Wednesday, March 9, 2011

Rainbows in the Puddles

Lining up literature for this independent study was much more difficult than I thought it would be. A lot of the books I am reading were published longer ago than I would have liked; there just aren’t a whole lot of books on the politics of textbooks published recently. It’s striking to me, then, how frequently I see books published in the late 1980s or early 1990s that talk about the exact same issues that dominate discussions of American education today. In Jonathan Kozol’s Savage Inequalities, he quotes a high school principal saying

“We are preparing a generation of robots. Kids are learning exclusively through rote. We have children who are given no conceptual framework. They do not learn how to think, because their teachers are straightjacketed by tests that measure only isolated skills. As a result, they can be given no electives, nothing wonderful or fanciful or beautiful, nothing that touches the spirit or the soul. Is this what the country wants for its black children?”

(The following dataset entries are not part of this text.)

[src/rtl/alu_result_fifo.sv]
// Result buffer behind the demo ALU: captures {op, r} pairs in a circular FIFO
// and hands them to the consumer over valid/ready, flagging dropped results.
module alu_result_fifo #(
  parameter int DEPTH  = 8,
  parameter int DATA_W = 32,
  parameter int OP_W   = 3,
  parameter int CNT_W  = 16
) (
  input  logic                     clk,
  input  logic                     rst_n,
  input  logic                     in_valid,
  input  logic [DATA_W-1:0]        in_r,
  input  logic [OP_W-1:0]          in_op,
  output logic                     in_ready,
  output logic                     out_valid,
  input  logic                     out_ready,
  output logic [DATA_W-1:0]        out_r,
  output logic [OP_W-1:0]          out_op,
  output logic                     out_zero,
  output logic [$clog2(DEPTH):0]   level,
  output logic                     overflow,
  output logic [CNT_W-1:0]         accepted,
  input  logic                     clr_flags
);

  localparam int PW = $clog2(DEPTH);
  localparam int LW = PW + 1;
  localparam int EW = OP_W + DATA_W;

  logic [EW-1:0]    mem_q [DEPTH];
  logic [PW-1:0]    wr_ptr_q, wr_ptr_d;
  logic [PW-1:0]    rd_ptr_q, rd_ptr_d;
  logic [LW-1:0]    level_q, level_d;
  logic             overflow_q, overflow_d;
  logic [CNT_W-1:0] accepted_q, accepted_d;

  logic             full_s;
  logic             empty_s;
  logic             push_s;
  logic             pop_s;
  logic             drop_s;
  logic [EW-1:0]    head_s;

  // Handshake decode and next-state computation.
  always_comb begin
    full_s  = (level_q == LW'(DEPTH));
    empty_s = (level_q == {LW{1'b0}});
    push_s  = in_valid && !full_s;
    pop_s   = out_ready && !empty_s;
    drop_s  = in_valid && full_s;

    wr_ptr_d = push_s ? wr_ptr_q + PW'(1) : wr_ptr_q;
    rd_ptr_d = pop_s  ? rd_ptr_q + PW'(1) : rd_ptr_q;

    case ({push_s, pop_s})
      2'b10:   level_d = level_q + LW'(1);
      2'b01:   level_d = level_q - LW'(1);
      default: level_d = level_q;
    endcase

    // A drop on the same edge as a clear keeps the flag set.
    overflow_d = drop_s | (overflow_q & ~clr_flags);

    if (push_s) begin
      accepted_d = (clr_flags ? {CNT_W{1'b0}} : accepted_q) + CNT_W'(1);
    end else begin
      accepted_d = clr_flags ? {CNT_W{1'b0}} : accepted_q;
    end
  end

  // Control state registers.
  always_ff @(posedge clk or negedge rst_n) begin
    if (!rst_n) begin
      wr_ptr_q   <= {PW{1'b0}};
      rd_ptr_q   <= {PW{1'b0}};
      level_q    <= {LW{1'b0}};
      overflow_q <= 1'b0;
      accepted_q <= {CNT_W{1'b0}};
    end else begin
      wr_ptr_q   <= wr_ptr_d;
      rd_ptr_q   <= rd_ptr_d;
      level_q    <= level_d;
      overflow_q <= overflow_d;
      accepted_q <= accepted_d;
    end
  end

  // Entry storage; stale contents are harmless because the head is masked when empty.
  always_ff @(posedge clk) begin
    if (push_s) begin
      mem_q[wr_ptr_q] <= {in_op, in_r};
    end
  end

  // Head presentation, masked to zero while empty.
  always_comb begin
    head_s    = mem_q[rd_ptr_q];
    in_ready  = !full_s;
    out_valid = !empty_s;
    if (out_valid) begin
      out_r  = head_s[DATA_W-1:0];
      out_op = head_s[EW-1:DATA_W];
    end else begin
      out_r  = {DATA_W{1'b0}};
      out_op = {OP_W{1'b0}};
    end
    out_zero = out_valid && (out_r == {DATA_W{1'b0}});
    level    = level_q;
    overflow = overflow_q;
    accepted = accepted_q;
  end

endmodule

[config.mk]
export PLATFORM = sky130hd
export DESIGN_NAME = alu_result_fifo
export DESIGN_NICKNAME = d
export VERILOG_FILES = /design/src/rtl/alu_result_fifo.sv
export SDC_FILE = /design/constraint.sdc
export NUM_CORES = 1
export LEC_CHECK = 0
export BUFFER_PORTS_ARGS = -buffer_cell sky130_fd_sc_hd__clkbuf_2
export CORE_MARGIN = 10
export CORE_UTILIZATION = 40
export CTS_BUF_LIST = sky130_fd_sc_hd__clkbuf_4
export CTS_CLUSTER_SIZE = 16
export DETAILED_ROUTE_END_ITERATION = 8
export HOLD_SLACK_MARGIN = 0.02
export PLACE_DENSITY = 0.57
export SLEW_MARGIN = 40
export SYNTH_ARGS = -nofsm -noshare
export SYNTH_HDL_FRONTEND = slang
export SYNTH_SLANG_ARGS = --single-unit
[constraint.sdc]
create_clock -name clk -period 5.7 [get_ports clk]
set_clock_uncertainty 0.1 [all_clocks]
set_input_delay 1.14 -clock clk [delete_from_list [all_inputs] [get_ports clk]]
set_output_delay 1.14 -clock clk [all_outputs]
set_load 0.005 [all_outputs]
==> metrics.md <==
| Metric | Value |
|---|---|
| Main combinational cell family by area after synthesis | multiplexers |
| Final Cycle Share | 91.2% |
| Core Util, Final | 47.5% |
| Tot GR Track Use | 14.6% |
| TritonCTS buffer count | 79 |
| Rows | 63 |
| Hold Path Class | in -> async |
| Final Hold Viols | 0 |
| Crit end category | primary output |
| Critical Path Start | rd_ptr_q[1]$_DFFE_PN0P_ |
| Initial antenna violation count | 4 |
| Comb pwr share | 31.4% |
| Max FO, Critical Path | 40 |
| Fill count | 2,575 |
| RR Startpoint | level[1]$_DFFE_PN0P_ |
| Die Wd | 195 um |
| Slew Limit Fails | 0 |
| Sw Ratio | 32.9% |
| Clock slew at reported path FFs | 70 ps |
| #FFs+latches synth | 307 |
| Resized Gates After CTS | 0 |
| Total Neg Setup Slack | 0 ps |
| Max-cap violations | 0 |
| Design internal power | 4.71 mW |
| Hold_buf cts | 0 |
| Slowest stage delay, CP | 820 ps |
| Post-CTS setup buffer count | 0 |
| Number of global-route vias before repair | 7,279 |
| Starting density of the core | 40.9% |
| Root buffer cell | clkbuf_4 |
| Post-synthesis mux area share | 15.0% |
| RSZ-0062 raised after global routing | no |
| Asr flop ratio synth | 8.79% |
| DRC | 0 |
| CTS tree | yes |
| Power Density | 494 mW/mm2 |
| Worst EP required | 4460 ps |
| Psw | 2.31 mW |
| Largest net degree at the start of global routing | 41 |
| Slew of the pin with the lowest slew margin | 832 ps |
| Sequential power share | 43.6% |
| Synth Area in Adders | 0.615% |
| Synth cell types | 38 |
| DP HPWL | 17,100 um |
| IR drop worst, VDD | 0.000238 V |
| IO Pins | 99 |
| Seq/Total Area, Yosys | 74.4% |
| Tightest slew margin relative to the limit | 44.4% |
| GP Congestion | 0.754 |
| Vias/cell | 5.21 |
| Average size of a mapped cell | 18.8 um2 |
| Synth Flop Type | edfxtp_1 |
| Chip Height | 195 um |
| Post-Synth XOR/XNOR Area | 1.65% |
| Core Region | 0.0299 mm2 |
| Final setup violating endpoints | 0 |
| Cells after Synth | 650 |
| CP Launch Type | register |
| Die ar. | 0.0379 mm2 |
| CP Class | reg -> out |
| Yosys warns | 0 |
| Final wirelength | 28,000 um |
| Synth Cell Area | 0.0122 mm2 |
| Ratio of cells with drive above 1 in the final layout | 35.1% |
| F_max | 0.192 GHz |
| Mapped Nets | 696 |
| Htree depth | 3 |
| CP Data Arrival Time | 3960 ps |
| Area share of and/or/nand/nor cells after synthesis | 5.04% |
| Port buffer count | 98 |
| EDFF count, synth | 280 |
| Clock share of power | 25.0% |
| Routed len/inst | 22.2 um |
| Final worst path period need | 5200 ps |
| Status | finished clean |
| Worst-Skew Late Latency | 680 ps |
| DR pass1 iterations | 4 |
| Worst-path cell chain | buf_4, buf_4, mux4_2, nor4_1, a21oi_1, a21oi_1, a31oi_1, nor3_1, clkbuf_2 |
| Global-route wire length before repair | 42,600 um |
| DR iter-0 viols | 406 |
| Nets | 861 |
| Leak pwr | 5.05 nW |
| Crit path max-delay cell type | dfrtp_4 |
| Clock Tree Buf Depth | 3 |
| Overall power | 7.01 mW |
| Synth Area in Compound Gates | 1.81% |
| Routed vias | 6,569 |
| Synthesis-to-finish area growth | 16.3% |
| Congestion Overflow GR | 0 |
| Clk sink count | 307 |
| Post-route ant nets | 0 |
[cell usage after synthesis (all sizes together), types with 11 or more instances]
cell / count / share of area (%)
clkbuf: 13 / 0.40
nor4: 11 / 0.56
mux4: 54 / 10
nand2: 21 / 0.65
dfrtp: 27 / 5.5
xor2: 13 / 0.93
mux2i: 59 / 4.8
edfxtp: 280 / 69
nor2: 47 / 1.4
buf: 19 / 0.90
a22oi: 16 / 0.98
[through the flow]
step	worst slack (ps)	hold WS [ps]	std cells	instance area (um2)
global placement	1180	415	1123	13200
finish	502	408	1261	14200
CTS	405	358	1259	14200
global route	196	398	1260	14200
detailed placement	1150	435	1124	13200
floorplan	142	396	650	12200
[worst max-delay path, delay by kind of cell (launching register included)]
kind | cells | cell delay, ps
flops | 1 | 820
buf+inv | 3 | 1110
compound gates | 3 | 360
mux | 1 | 390
simple gates | 2 | 560
[cells by family after synthesis]
| group | count (synthesis) |
|---|---|
| buf+inv | 39 |
| fa+ha+maj | 6 |
| flops | 307 |
| simple gates | 127 |
| compound gates | 33 |
| mux | 115 |
| xor+xnor | 23 |
[worst paths after layout]
| check | endpoint | slack (ps) | cells after the start |
|---|---|---|---|
| min in group clk | level[3]$_DFFE_PN0P_ | 440 | 1 |
| max in group asynchronous | rd_ptr_q[0]$_DFFE_PN0P_ | 4530 | 1 |
| worst min register to register | level[3]$_DFFE_PN0P_ | 440 | 1 |
| worst max register to register | mem_q[4][1]$_DFFE_PP_ | 2690 | 5 |
| worst min-delay path | accepted[4]$_DFF_PN0_ | 410 | 1 |
| worst max-delay path | out_zero | 500 | 9 |
[final cells by class]
type / instances / area (um2) / area share [%]
inverter: 7 / 26.3 / 0.185
sequential: 307 / 9090 / 64.0
timing repair buffer: 116 / 633 / 4.46
tap: 390 / 488 / 3.44
clock buffer: 112 / 841 / 5.92
clock inverter: 23 / 111 / 0.784
multi-input combinational: 304 / 3000 / 21.2
antenna: 2 / 5.00 / 0.0352
[registers in the layout, indices dropped and copies added (netlist names)]
register / count
mem_q: 280
accepted: 16
level: 4
rd_ptr_q: 3
wr_ptr_q: 3
overflow: 1
[per-layer routing]
metal  track usage [%]  share of wire, %  up-vias
li1                  -                 -     2973
met1              17.6                42     3363
met2              24.4                50      187
met3              4.47               5.8       42
met4              4.63               1.4        4
met5                 0             0.079        -
[power by group through the flow]
stage	Sequential (mW)	Combinational, mW	Clock, mW
3_3_place_gp	3.09	2.23	0
5_1_grt	3.10	2.42	1.96
3_5_place_dp	3.11	2.27	0
4_1_cts	3.06	2.27	1.83
6_report	3.06	2.20	1.75
2_1_floorplan	2.96	1.51	0
[cells in the final DEF (no fill, tap or decap), types with 2 or more instances in the layout]
cell type,n
clkbuf_2,98
clkinv_1,16
nor2_1,44
dfrtp_1,24
nor4_2,2
edfxtp_1,280
buf_4,17
clkbuf_4,112
diode_2,2
mux2_2,2
nand2_1,21
mux2i_1,59
inv_2,2
xnor2_1,10
o21ai_0,2
a22oi_1,16
nor4_1,9
a31oi_1,2
nor3_2,3
a211oi_1,2
nand3_1,5
nand2b_1,3
inv_1,5
dfrtp_4,2
a21oi_1,8
ha_1,6
nor3_1,5
nand4_1,6
or4_1,3
xor2_1,13
nor2_4,3
clkinvlp_4,5
and3_1,7
nor2b_1,10
mux4_2,54
No activity file was read; power rests on OpenSTA's default activity.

A pastor from that same community, which is besot with chemical factories and waste dumps, offers a related perspective:

“The toxic dangers aren’t the worst. It is the aesthetic consequences that may be the most damaging in the long run. What is the message that it gives to children to grow up surrounded by trash burners, dumpsites, and enormous prisons? Kids I know have told me they are ashamed to say they come from Camden.

Still, there is this longing, this persistent hunger. People look for beauty even in the midst of ugliness. ‘It rains on my city,’ said an eight-year-old I know, ‘but I see rainbows in the puddles.’"


Teachers need to be able to help kids to find the rainbows in the puddles, whatever that may be in a given community. Primary and secondary education is supposed to help us make sense of the world around us, and equip us with the skills and tools we need to make our way in the world. It’s not a process for which there is a one-size-fits-all approach.